シェルティーの脂質異常症

さくらちゃん、16歳の女の子

ひどい下痢を訴えて当院を受診された際、血液検査でコレステロールと中性脂肪、肝臓の数値がとても悪い事がわかりました。
そこで詳しい検査を行ってみると、VLDLとLDLと呼ばれる脂質に異常があり、エコー検査では胆嚢内に胆泥貯留(粘液膿腫)があることがわかりました。

脂質異常症(高脂血症)は、血液中のコレステロールや中性脂肪が異常に高くなる病気で、体質、食餌、運動などが関係します。高くなったコレステロールや中性脂肪は、血流に乗って全身に運ばれ、血管に沈着し、肝臓病や心臓病、脳血管障害、糖尿病などさまざまな病気を引き起こします。脱毛や皮膚の痒みといった皮膚病にもこの脂質異常症が深く関与している例もあります。犬では、先天的にシェルティーとミニチュアシュナウザーで多いというのがわかっています。さくらちゃんの例では、すでに胆嚢に問題を起こし肝臓病になってしまってました。

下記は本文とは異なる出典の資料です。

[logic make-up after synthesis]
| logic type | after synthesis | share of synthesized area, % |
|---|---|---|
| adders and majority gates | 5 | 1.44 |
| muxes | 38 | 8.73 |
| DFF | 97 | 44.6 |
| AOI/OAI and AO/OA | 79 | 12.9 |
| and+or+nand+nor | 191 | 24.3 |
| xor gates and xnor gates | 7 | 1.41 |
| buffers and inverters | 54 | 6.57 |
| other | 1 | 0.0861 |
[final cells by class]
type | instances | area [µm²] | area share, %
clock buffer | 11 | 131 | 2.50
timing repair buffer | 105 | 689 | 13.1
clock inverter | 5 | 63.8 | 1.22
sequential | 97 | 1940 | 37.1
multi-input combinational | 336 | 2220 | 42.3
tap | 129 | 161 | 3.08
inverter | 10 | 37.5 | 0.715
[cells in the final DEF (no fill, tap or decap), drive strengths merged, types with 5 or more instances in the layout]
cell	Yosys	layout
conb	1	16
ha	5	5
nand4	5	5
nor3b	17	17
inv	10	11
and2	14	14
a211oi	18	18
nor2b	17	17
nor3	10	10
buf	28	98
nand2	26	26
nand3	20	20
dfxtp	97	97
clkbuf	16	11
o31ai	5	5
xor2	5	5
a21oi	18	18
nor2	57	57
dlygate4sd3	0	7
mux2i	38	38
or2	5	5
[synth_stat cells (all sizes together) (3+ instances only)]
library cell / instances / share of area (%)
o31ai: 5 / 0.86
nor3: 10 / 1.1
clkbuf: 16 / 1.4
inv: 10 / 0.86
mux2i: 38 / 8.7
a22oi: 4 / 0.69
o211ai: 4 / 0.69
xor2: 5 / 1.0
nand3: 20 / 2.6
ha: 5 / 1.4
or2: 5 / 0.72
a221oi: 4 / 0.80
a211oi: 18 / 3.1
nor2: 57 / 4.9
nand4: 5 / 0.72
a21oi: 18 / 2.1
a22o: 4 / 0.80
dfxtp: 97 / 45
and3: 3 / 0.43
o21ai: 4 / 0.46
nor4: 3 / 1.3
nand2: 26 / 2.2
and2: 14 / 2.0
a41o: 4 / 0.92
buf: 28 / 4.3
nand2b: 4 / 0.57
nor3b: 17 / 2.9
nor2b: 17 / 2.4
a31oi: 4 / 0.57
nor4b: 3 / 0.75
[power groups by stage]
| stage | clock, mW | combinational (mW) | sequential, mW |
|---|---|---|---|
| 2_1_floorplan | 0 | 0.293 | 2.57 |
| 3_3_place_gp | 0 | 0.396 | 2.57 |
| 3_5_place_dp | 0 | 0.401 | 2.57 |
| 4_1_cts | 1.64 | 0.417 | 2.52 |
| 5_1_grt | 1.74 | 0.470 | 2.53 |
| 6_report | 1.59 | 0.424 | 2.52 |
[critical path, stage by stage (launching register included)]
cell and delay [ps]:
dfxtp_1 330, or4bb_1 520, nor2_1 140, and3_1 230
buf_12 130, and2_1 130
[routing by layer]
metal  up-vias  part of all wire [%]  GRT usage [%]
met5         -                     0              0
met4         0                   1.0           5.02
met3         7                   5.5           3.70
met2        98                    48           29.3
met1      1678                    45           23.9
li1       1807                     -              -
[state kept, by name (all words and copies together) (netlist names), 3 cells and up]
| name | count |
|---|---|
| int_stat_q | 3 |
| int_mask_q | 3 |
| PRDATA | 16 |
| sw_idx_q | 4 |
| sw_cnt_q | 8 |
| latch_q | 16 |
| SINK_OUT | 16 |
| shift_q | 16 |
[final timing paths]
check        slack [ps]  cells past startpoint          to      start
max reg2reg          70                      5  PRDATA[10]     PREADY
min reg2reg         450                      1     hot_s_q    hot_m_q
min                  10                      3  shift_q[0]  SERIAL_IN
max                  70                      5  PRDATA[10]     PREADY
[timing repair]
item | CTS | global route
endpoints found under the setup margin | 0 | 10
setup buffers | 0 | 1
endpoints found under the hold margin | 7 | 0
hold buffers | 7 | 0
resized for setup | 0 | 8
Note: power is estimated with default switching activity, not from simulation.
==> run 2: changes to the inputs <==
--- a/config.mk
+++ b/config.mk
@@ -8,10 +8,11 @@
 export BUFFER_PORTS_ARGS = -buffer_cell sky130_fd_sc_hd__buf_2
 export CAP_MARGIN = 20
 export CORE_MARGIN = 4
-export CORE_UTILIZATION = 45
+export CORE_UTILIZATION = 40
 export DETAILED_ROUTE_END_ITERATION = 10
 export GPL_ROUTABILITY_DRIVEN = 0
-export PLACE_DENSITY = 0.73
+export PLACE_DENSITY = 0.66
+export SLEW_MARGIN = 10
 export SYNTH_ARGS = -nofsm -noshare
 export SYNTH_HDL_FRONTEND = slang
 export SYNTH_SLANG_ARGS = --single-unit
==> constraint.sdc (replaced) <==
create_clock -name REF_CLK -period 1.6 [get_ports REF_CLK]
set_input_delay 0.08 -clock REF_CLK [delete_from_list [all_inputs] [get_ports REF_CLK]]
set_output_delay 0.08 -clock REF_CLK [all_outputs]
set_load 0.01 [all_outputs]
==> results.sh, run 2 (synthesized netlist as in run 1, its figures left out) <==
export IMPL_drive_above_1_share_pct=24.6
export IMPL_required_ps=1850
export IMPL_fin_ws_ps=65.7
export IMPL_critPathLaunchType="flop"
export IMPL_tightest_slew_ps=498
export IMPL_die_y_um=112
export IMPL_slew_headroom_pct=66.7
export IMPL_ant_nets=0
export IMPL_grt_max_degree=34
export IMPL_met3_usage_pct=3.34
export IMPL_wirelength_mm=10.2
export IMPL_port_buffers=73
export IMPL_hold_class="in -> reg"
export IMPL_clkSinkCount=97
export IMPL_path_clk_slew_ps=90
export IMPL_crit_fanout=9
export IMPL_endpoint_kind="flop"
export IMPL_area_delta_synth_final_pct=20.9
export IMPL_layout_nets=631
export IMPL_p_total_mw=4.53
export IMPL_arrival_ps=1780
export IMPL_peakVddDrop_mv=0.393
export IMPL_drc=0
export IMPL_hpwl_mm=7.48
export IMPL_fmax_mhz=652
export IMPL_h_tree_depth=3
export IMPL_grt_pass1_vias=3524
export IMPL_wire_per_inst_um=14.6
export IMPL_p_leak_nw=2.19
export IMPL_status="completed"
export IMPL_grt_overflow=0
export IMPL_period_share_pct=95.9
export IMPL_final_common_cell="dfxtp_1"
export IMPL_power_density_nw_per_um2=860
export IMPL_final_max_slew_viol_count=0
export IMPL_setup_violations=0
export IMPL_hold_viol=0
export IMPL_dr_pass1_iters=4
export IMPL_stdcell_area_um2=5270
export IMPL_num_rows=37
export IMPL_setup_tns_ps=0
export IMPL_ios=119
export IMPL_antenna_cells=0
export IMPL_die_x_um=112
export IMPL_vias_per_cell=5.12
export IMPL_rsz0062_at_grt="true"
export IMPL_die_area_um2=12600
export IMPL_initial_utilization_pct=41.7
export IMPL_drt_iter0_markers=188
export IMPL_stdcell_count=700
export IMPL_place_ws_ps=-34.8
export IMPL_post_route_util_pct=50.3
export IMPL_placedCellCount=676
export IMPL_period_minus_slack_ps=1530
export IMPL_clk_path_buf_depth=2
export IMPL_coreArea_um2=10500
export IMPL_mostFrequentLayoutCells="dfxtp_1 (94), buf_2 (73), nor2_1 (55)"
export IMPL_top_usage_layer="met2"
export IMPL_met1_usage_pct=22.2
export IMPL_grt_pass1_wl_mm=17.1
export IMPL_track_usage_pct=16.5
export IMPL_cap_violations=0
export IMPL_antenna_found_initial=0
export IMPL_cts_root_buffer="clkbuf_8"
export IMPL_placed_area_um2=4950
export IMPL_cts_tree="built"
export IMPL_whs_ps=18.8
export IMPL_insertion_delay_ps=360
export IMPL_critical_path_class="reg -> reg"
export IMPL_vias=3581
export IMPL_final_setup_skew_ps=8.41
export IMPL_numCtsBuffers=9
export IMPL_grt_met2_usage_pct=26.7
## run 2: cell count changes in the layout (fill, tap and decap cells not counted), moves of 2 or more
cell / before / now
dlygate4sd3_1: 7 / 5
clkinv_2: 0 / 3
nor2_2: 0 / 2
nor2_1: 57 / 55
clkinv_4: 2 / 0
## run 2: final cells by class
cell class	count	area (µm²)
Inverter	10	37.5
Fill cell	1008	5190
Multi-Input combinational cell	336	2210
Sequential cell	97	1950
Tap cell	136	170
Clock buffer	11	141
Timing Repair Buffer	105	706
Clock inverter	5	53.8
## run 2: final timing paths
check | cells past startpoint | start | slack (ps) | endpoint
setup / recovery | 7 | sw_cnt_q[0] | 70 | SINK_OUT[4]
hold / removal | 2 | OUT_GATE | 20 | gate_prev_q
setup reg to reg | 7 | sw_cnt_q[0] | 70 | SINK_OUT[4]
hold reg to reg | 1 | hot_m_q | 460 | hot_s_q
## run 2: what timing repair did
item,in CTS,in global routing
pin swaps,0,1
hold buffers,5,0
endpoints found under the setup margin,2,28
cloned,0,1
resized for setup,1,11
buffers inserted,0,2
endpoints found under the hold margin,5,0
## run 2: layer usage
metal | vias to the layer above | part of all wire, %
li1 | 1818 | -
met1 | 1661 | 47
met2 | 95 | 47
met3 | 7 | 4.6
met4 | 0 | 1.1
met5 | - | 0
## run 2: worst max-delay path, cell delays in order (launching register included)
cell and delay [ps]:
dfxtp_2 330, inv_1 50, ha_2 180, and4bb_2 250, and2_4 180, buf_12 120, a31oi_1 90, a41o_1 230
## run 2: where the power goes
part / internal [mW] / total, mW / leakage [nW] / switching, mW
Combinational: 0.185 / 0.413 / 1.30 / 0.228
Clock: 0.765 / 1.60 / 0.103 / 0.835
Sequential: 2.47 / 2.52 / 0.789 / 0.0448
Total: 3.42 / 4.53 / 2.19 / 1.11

コレステロールや中性脂肪にもいろんな分子量のものがあり、体に必要なものもあり、これら脂質の詳細な解析をして治療計画を立てる必要があります。
さくらちゃんは、解析後、飲み薬で治療を開始しました。状態に応じて加減しながら、現在いくつかのお薬で、数値も落ち着き、元気な毎日を送っています。
飼主さんの愛情をたくさん受けて、もっともっと長生きして欲しいと思います。